Top of AVAILABLE RECORDS
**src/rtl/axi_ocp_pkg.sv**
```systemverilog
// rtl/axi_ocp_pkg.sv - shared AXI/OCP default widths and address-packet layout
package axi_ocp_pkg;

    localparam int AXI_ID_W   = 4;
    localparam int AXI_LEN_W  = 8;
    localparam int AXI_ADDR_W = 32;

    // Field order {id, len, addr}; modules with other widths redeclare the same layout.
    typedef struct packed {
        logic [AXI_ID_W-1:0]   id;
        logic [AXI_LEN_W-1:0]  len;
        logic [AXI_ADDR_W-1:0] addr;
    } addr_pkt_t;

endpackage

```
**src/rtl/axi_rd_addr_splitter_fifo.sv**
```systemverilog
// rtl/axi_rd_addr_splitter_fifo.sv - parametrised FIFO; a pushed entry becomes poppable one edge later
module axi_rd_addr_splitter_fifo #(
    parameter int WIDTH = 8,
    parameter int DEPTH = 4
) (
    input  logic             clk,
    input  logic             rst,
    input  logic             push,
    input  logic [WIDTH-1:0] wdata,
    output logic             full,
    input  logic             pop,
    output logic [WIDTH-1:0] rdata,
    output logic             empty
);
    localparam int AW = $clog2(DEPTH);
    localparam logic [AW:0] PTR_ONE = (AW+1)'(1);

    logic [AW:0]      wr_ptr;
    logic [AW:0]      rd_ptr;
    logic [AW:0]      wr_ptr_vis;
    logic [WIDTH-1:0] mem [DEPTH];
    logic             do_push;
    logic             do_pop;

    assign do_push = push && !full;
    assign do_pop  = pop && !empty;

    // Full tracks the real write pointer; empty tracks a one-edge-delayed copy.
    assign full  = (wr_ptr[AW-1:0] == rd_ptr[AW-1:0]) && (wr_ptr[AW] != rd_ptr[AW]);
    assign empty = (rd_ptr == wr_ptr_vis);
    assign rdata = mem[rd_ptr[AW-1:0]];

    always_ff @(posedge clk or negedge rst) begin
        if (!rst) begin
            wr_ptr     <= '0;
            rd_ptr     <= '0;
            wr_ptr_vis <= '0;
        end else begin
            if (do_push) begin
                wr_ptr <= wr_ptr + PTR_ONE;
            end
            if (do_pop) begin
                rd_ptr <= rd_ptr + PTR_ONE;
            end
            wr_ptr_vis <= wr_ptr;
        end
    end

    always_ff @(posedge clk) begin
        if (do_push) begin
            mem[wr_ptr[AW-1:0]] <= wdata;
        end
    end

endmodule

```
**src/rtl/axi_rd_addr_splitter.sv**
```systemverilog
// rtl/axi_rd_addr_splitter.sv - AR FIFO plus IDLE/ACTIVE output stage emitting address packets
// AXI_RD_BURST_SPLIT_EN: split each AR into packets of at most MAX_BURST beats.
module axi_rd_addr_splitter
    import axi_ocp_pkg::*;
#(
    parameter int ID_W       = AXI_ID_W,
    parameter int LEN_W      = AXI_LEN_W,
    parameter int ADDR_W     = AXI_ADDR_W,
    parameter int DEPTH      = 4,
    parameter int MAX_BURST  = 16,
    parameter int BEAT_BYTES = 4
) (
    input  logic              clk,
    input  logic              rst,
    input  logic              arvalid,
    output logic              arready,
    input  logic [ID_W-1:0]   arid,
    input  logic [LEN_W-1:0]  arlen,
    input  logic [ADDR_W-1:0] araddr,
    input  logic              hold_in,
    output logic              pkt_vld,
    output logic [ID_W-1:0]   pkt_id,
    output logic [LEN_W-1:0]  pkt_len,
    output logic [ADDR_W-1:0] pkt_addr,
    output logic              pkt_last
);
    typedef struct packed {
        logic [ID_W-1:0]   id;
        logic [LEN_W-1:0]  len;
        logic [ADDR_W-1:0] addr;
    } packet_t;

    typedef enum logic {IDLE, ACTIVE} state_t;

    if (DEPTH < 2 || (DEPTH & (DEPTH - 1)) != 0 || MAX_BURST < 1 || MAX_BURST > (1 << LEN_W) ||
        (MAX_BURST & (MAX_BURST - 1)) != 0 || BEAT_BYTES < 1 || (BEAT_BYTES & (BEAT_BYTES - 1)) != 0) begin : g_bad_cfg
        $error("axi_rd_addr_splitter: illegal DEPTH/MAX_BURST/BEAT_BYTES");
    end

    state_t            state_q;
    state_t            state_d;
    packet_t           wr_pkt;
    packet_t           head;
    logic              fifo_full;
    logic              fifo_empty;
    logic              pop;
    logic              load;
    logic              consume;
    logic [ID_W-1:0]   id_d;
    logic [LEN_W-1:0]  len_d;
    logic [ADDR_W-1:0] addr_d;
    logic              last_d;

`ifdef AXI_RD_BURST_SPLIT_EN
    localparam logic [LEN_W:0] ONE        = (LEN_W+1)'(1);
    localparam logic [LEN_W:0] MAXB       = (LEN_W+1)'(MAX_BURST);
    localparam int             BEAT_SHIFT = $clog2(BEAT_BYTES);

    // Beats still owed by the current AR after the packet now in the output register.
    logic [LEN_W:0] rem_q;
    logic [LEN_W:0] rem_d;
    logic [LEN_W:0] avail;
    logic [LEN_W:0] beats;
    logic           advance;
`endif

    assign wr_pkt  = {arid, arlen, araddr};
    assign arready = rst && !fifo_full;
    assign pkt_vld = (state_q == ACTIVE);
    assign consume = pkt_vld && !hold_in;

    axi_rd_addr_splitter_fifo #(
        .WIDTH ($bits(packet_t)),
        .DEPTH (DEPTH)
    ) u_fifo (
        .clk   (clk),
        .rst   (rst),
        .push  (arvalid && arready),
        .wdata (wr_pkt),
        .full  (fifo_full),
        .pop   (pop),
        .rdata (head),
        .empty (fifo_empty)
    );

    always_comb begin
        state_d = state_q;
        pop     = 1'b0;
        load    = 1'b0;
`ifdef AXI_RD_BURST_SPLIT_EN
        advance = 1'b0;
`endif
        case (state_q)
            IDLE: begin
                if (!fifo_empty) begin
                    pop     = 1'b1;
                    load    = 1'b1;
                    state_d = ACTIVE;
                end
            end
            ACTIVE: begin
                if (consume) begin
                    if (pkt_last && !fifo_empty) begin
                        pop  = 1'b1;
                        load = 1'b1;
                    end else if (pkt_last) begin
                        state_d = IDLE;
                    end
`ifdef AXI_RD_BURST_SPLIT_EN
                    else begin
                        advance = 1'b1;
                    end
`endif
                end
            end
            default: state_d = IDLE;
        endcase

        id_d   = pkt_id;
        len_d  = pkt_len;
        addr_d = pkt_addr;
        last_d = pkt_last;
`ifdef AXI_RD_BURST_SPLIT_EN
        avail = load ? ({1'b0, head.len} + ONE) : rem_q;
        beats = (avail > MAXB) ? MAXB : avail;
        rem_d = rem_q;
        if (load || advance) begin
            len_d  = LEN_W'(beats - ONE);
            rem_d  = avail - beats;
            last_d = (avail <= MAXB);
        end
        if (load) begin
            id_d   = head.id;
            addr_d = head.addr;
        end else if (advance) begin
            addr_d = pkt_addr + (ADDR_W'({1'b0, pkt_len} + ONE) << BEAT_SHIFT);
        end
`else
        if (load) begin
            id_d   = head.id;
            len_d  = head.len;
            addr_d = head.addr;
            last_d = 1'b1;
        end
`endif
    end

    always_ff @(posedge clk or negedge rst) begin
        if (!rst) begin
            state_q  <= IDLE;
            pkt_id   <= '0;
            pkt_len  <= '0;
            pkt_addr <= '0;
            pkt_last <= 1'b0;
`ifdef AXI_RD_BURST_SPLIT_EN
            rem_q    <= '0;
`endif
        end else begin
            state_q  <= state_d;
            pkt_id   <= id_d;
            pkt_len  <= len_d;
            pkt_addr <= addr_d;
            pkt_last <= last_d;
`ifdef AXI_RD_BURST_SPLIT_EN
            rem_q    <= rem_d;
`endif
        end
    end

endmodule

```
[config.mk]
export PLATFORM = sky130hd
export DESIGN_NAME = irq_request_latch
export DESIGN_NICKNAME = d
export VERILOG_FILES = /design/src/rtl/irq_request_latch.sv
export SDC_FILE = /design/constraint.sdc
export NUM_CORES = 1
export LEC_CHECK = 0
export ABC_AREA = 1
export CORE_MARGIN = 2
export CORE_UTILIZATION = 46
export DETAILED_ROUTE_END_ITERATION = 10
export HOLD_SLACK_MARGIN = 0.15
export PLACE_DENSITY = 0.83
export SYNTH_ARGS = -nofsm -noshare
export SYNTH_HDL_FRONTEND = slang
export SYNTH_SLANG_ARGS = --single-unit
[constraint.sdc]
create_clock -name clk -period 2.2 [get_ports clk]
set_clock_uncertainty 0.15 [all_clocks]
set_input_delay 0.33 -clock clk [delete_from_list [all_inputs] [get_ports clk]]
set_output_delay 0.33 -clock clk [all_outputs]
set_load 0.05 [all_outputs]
Bottom of AVAILABLE RECORDS
Top of AVAILABLE RECORDS
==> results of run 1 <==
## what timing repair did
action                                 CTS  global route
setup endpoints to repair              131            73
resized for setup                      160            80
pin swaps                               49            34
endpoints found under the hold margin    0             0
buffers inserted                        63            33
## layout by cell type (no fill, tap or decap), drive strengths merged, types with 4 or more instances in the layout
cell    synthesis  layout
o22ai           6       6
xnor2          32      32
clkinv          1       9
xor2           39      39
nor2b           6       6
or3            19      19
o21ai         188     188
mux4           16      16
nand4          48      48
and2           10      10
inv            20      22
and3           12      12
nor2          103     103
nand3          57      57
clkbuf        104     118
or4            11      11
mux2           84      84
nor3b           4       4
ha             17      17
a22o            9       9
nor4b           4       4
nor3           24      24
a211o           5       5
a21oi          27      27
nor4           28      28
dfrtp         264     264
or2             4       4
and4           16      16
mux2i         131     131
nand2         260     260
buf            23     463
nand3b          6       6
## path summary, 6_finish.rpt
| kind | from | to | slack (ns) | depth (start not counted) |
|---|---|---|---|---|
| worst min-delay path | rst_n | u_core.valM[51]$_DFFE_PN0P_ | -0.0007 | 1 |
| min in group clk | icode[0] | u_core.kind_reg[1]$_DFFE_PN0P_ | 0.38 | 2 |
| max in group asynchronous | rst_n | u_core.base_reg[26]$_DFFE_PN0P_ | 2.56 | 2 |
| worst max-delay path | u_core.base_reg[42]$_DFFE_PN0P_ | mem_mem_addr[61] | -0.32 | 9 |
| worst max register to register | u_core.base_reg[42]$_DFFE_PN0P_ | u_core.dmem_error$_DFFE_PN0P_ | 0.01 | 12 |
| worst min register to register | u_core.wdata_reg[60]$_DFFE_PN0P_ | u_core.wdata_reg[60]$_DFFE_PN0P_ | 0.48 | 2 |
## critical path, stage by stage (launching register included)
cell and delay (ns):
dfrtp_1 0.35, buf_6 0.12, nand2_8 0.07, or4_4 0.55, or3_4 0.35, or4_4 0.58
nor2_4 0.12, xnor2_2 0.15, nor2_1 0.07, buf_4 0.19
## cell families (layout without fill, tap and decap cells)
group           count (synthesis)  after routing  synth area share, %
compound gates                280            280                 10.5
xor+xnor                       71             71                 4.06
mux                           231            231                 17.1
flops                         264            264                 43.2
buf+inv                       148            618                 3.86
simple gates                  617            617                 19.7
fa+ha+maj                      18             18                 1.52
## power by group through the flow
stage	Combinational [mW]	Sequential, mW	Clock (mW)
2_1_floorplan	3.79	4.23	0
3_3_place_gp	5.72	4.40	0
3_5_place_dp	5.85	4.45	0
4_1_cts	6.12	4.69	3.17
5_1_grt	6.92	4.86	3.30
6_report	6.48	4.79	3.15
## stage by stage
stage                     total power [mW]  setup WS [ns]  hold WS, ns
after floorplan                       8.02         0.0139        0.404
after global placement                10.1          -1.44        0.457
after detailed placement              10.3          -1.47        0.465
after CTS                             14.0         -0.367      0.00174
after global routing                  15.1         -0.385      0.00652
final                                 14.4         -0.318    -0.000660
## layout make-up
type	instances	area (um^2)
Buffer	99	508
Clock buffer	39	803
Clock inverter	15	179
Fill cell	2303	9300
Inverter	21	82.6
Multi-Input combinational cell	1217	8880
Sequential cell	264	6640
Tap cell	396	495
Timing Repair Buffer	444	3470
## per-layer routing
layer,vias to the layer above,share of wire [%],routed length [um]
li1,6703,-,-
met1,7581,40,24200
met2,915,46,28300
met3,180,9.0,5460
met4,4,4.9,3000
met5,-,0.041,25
Bottom of AVAILABLE RECORDS
Top of AVAILABLE RECORDS
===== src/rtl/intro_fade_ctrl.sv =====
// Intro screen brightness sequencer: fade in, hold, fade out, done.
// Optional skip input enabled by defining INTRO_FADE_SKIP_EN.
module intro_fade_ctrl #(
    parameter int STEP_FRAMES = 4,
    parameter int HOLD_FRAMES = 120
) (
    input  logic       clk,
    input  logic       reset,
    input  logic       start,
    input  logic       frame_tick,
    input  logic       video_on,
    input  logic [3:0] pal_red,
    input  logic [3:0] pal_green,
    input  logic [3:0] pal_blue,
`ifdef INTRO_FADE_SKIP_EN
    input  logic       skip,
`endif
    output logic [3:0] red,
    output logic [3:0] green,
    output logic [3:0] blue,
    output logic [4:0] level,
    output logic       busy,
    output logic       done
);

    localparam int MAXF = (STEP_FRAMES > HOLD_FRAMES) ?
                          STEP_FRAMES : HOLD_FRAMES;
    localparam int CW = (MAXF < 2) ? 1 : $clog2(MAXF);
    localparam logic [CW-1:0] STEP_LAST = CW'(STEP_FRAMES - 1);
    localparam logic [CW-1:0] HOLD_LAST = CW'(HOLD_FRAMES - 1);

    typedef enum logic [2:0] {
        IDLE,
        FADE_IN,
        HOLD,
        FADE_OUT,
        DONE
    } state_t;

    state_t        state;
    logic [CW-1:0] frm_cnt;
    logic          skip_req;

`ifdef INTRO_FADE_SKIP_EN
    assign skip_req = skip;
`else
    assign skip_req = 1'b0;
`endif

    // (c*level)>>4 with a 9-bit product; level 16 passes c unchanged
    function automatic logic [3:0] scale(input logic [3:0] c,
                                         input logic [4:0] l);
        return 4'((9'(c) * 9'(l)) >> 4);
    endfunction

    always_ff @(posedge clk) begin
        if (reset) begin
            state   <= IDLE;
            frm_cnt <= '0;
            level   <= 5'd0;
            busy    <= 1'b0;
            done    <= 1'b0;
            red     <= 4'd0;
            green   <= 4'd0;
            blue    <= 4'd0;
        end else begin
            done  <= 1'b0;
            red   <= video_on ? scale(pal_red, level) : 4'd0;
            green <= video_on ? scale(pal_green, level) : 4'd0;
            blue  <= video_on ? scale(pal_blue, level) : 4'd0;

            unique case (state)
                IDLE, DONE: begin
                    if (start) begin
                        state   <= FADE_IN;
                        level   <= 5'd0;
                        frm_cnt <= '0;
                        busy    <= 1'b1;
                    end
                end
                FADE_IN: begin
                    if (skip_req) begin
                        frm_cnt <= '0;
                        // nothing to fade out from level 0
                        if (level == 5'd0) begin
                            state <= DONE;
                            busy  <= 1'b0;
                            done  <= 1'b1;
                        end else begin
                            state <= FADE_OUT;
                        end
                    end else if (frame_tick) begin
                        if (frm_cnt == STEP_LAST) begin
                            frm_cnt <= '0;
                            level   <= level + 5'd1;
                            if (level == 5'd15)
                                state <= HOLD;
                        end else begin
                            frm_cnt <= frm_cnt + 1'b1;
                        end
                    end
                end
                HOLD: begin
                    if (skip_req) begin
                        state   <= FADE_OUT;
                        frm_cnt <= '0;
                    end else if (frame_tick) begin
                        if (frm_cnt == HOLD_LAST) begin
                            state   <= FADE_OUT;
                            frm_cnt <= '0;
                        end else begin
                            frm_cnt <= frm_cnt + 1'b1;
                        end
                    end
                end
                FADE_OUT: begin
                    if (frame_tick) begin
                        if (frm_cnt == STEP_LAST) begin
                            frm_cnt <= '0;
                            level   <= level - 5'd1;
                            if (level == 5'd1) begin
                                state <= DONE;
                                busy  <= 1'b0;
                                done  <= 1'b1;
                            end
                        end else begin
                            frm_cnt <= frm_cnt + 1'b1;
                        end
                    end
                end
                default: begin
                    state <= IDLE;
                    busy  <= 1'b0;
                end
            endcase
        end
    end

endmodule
Bottom of AVAILABLE RECORDS
* WHAT IS BEING ASKED
Report the number of lines in the listing above that include the word "Sequential", and nothing else.

* FINISHED EXERCISE
2